Linux Capabilities Guide

Traditional UNIX implementations distinguish between two categories of processes: privileged and unprivileged. Privileged processes bypass all kernel permission checks, while unprivileged processes are subject to full permission checking based on effective user and group ids (UID/GID), and supplementary group list.

With the introduction of capabilities in Linux kernel 2.2, this has changed. Capabilities (POSIX 1003.1e) are designed to split up the root privilege into a set of distinct privileges which can be independently enabled or disabled. These are used to restrict what a process running as root can do in the system. For instance, it is possible to deny filesystem mount operations, deny kernel module loading, prevent packet spoofing by denying access to raw sockets, deny altering attributes in the file system.

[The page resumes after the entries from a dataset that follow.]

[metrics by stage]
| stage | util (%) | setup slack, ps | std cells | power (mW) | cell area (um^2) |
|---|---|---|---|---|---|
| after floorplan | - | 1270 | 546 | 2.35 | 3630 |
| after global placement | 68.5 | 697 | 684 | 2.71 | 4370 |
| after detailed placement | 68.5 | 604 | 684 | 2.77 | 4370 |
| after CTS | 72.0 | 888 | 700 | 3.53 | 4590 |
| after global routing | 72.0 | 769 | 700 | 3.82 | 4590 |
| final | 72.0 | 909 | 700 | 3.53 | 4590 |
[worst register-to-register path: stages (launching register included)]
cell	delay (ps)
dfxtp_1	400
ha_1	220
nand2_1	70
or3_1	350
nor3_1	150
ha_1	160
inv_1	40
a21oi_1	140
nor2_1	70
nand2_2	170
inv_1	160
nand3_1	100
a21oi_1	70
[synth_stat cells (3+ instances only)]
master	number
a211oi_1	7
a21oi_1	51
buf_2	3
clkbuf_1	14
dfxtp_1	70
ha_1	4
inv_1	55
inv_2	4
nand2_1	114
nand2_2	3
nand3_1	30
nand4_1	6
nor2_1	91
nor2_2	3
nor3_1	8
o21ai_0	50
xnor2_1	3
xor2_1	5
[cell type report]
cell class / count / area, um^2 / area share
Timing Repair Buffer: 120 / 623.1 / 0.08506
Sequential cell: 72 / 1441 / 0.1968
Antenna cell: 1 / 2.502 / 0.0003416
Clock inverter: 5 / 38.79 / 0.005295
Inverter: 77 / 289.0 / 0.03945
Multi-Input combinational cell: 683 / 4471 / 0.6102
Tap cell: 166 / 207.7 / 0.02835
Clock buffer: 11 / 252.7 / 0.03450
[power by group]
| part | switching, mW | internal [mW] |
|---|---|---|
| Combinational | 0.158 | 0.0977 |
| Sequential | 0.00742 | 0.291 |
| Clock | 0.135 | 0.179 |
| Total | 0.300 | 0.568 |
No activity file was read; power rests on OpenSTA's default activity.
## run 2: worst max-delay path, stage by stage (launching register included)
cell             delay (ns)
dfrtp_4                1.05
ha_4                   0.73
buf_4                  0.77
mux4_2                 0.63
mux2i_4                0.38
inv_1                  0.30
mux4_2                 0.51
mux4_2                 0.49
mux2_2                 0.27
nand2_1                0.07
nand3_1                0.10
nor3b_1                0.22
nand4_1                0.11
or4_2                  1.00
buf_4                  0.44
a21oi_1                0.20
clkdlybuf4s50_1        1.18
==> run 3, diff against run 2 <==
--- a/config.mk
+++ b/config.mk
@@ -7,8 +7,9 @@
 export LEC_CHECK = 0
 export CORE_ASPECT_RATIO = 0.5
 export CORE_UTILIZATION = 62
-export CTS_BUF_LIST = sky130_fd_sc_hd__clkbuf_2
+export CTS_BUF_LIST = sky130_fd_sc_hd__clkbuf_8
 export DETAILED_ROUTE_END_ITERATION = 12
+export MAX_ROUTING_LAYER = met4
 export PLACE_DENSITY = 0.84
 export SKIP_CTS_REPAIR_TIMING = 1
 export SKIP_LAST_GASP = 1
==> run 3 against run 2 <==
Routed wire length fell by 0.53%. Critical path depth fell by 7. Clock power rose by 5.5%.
## config.mk

```make
export PLATFORM = sky130hd
export DESIGN_NAME = button_conditioner
export DESIGN_NICKNAME = d
export VERILOG_FILES = /design/src/rtl/button_conditioner.sv
export SDC_FILE = /design/constraint.sdc
export NUM_CORES = 1
export LEC_CHECK = 0
export CORE_MARGIN = 10
export CORE_UTILIZATION = 43
export CTS_BUF_LIST = sky130_fd_sc_hd__clkbuf_4
export CTS_CLUSTER_DIAMETER = 150
export DETAILED_ROUTE_END_ITERATION = 6
export PLACE_DENSITY = 0.65
export SLEW_MARGIN = 20
export SYNTH_ARGS = -nofsm -noshare
export SYNTH_HDL_FRONTEND = slang
export SYNTH_SLANG_ARGS = --single-unit
```

## constraint.sdc

```tcl
create_clock -name clk -period 2.25 [get_ports clk]
set_input_delay 0.225 -clock clk [delete_from_list [all_inputs] [get_ports clk]]
set_output_delay 0.225 -clock clk [all_outputs]
set_load 0.03 [all_outputs]
```
--- src/rtl/alu_result_stage_result_fifo2.sv ---
// rtl/alu_result_stage_result_fifo2.sv - 2-entry in-order result buffer
// Ports: clk, resetn (sync active-low); push/push_data write an entry,
// pop removes the head; head_data is the head entry (0 when empty);
// full/empty report occupancy. A push while full only lands if the
// same cycle also pops.
module result_fifo2
    import alu_result_stage_pkg::*;
#(
    parameter int W = RESULT_W
) (
    input  logic         clk,
    input  logic         resetn,
    input  logic         push,
    input  logic [W-1:0] push_data,
    input  logic         pop,
    output logic [W-1:0] head_data,
    output logic         full,
    output logic         empty
);

    logic [W-1:0] mem [2];
    logic         wr_ptr;
    logic         rd_ptr;
    logic [1:0]   count;
    logic         do_pop;
    logic         do_push;

    assign empty   = (count == 2'd0);
    assign full    = (count == 2'd2);
    assign do_pop  = pop && !empty;
    // When full, the slot being written is the head being popped this cycle.
    assign do_push = push && (!full || do_pop);

    assign head_data = empty ? '0 : mem[rd_ptr];

    always_ff @(posedge clk) begin
        if (!resetn) begin
            wr_ptr <= 1'b0;
            rd_ptr <= 1'b0;
            count  <= 2'd0;
        end else begin
            if (do_push) begin
                mem[wr_ptr] <= push_data;
                wr_ptr      <= ~wr_ptr;
            end
            if (do_pop) begin
                rd_ptr <= ~rd_ptr;
            end
            case ({do_push, do_pop})
                2'b10:   count <= count + 2'd1;
                2'b01:   count <= count - 2'd1;
                default: count <= count;
            endcase
        end
    end

endmodule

In this article we describe the Linux capabilities feature of Firejail security sandbox. Firejail allows the user to start programs with a specified set of capabilities. The set is applied to all processes running inside the sandbox, thus restricting what processes can do, and somehow reducing the attack surface of the kernel.

Building a whitelist capabilities set

We start with a simple nginx web server example, and we use –caps.keep option to configure the allowed set of capabilities for the server processes. The set is expressed as a comma-separated list of names. For a list of all capabilities available on your system run man 7 capabilities or firejail –debug-caps:

$ firejail --debug-caps
0	- chown
1	- dac_override
2	- dac_read_search
3	- fowner
4	- fsetid
5	- kill
6	- setgid
7	- setuid
8	- setpcap
...

For our nginx server we can tell off the bat that we need at least the following: CAP_SETUID, CAP_SETGID and CAP_NET_BIND_SERVICE. We need the first two because the server changes the user and group ids of the working processes from root to a generic unprivileged user. We need CAP_NET_BIND_SERVICE to bind to TCP port 80. We start the sandbox with this whitelist, and add more capabilities as required. First try:

(started as root)
# firejail --caps.keep=setgid,setuid,net_bind_service /etc/init.d/nginx start
Reading profile /etc/firejail/server.profile
Reading profile /etc/firejail/disable-mgmt.inc

** Note: you can use --noprofile to disable server.profile **

Parent pid 6943, child pid 6944
The new log directory is /proc/6944/root/var/log
Child process initialized
Starting nginx: nginx: the configuration file /etc/nginx/nginx.conf syntax is ok
nginx: [emerg] chown("/var/lib/nginx/body", 33) failed (1: Operation not permitted)
nginx: configuration file /etc/nginx/nginx.conf test failed

parent is shutting down, bye...
# 

The server tries to change the ownership of /var/lib/nginx/body, and failing to do so, shuts down. We need to add CAP_CHOWN to our whitelist:

#  firejail --caps.keep=setgid,setuid,net_bind_service,chown /etc/init.d/nginx start
Reading profile /etc/firejail/server.profile
Reading profile /etc/firejail/disable-mgmt.inc

** Note: you can use --noprofile to disable server.profile **

Parent pid 6953, child pid 6954
The new log directory is /proc/6954/root/var/log
Child process initialized
Starting nginx: nginx.

With this modification, the server is running. The same way we can build capabilities list for all regular servers we use everyday.

Common servers

These are whitelist examples for some common servers. For increased security, we also enable the default seccomp filter:

(nginx web server)
# firejail --caps.keep=chown,net_bind_service,setgid,setuid --seccomp /etc/init.d/nginx start

(apache web server)
# firejail --caps.keep=chown,sys_resource,net_bind_service,setuid,setgid --seccomp /etc/init.d/apache2 start

(net-snmp server)
# firejail --caps.keep=net_bind_service,setuid,setgid --seccomp /etc/init.d/snmpd start
# firejail --caps.keep=net_bind_service,setuid,setgid --seccomp /usr/sbin/snmptrapd start

(ISC DHCP server)
# firejail --caps.keep=net_bind_service,net_raw --seccomp /etc/init.d/isc-dhcp-server start

Notice how ISC DHCP server doesn’t require CAP_SETUID and CAP_SETGID, and it doesn’t drop root privileges. The server runs strictly as root. In this case capabilities and/or seccomp are the only solutions to restrict the server.

Unprivileged programs

No capabilities are needed for running unprivileged user programs. Full permission checking is in effect inside the kernel for these processes. However, an attacker getting control of a user process can rise the process privileges by running setuid (SUID) programs or by exploiting the kernel directly. Once the process becomes root, it has all capabilities available to root user.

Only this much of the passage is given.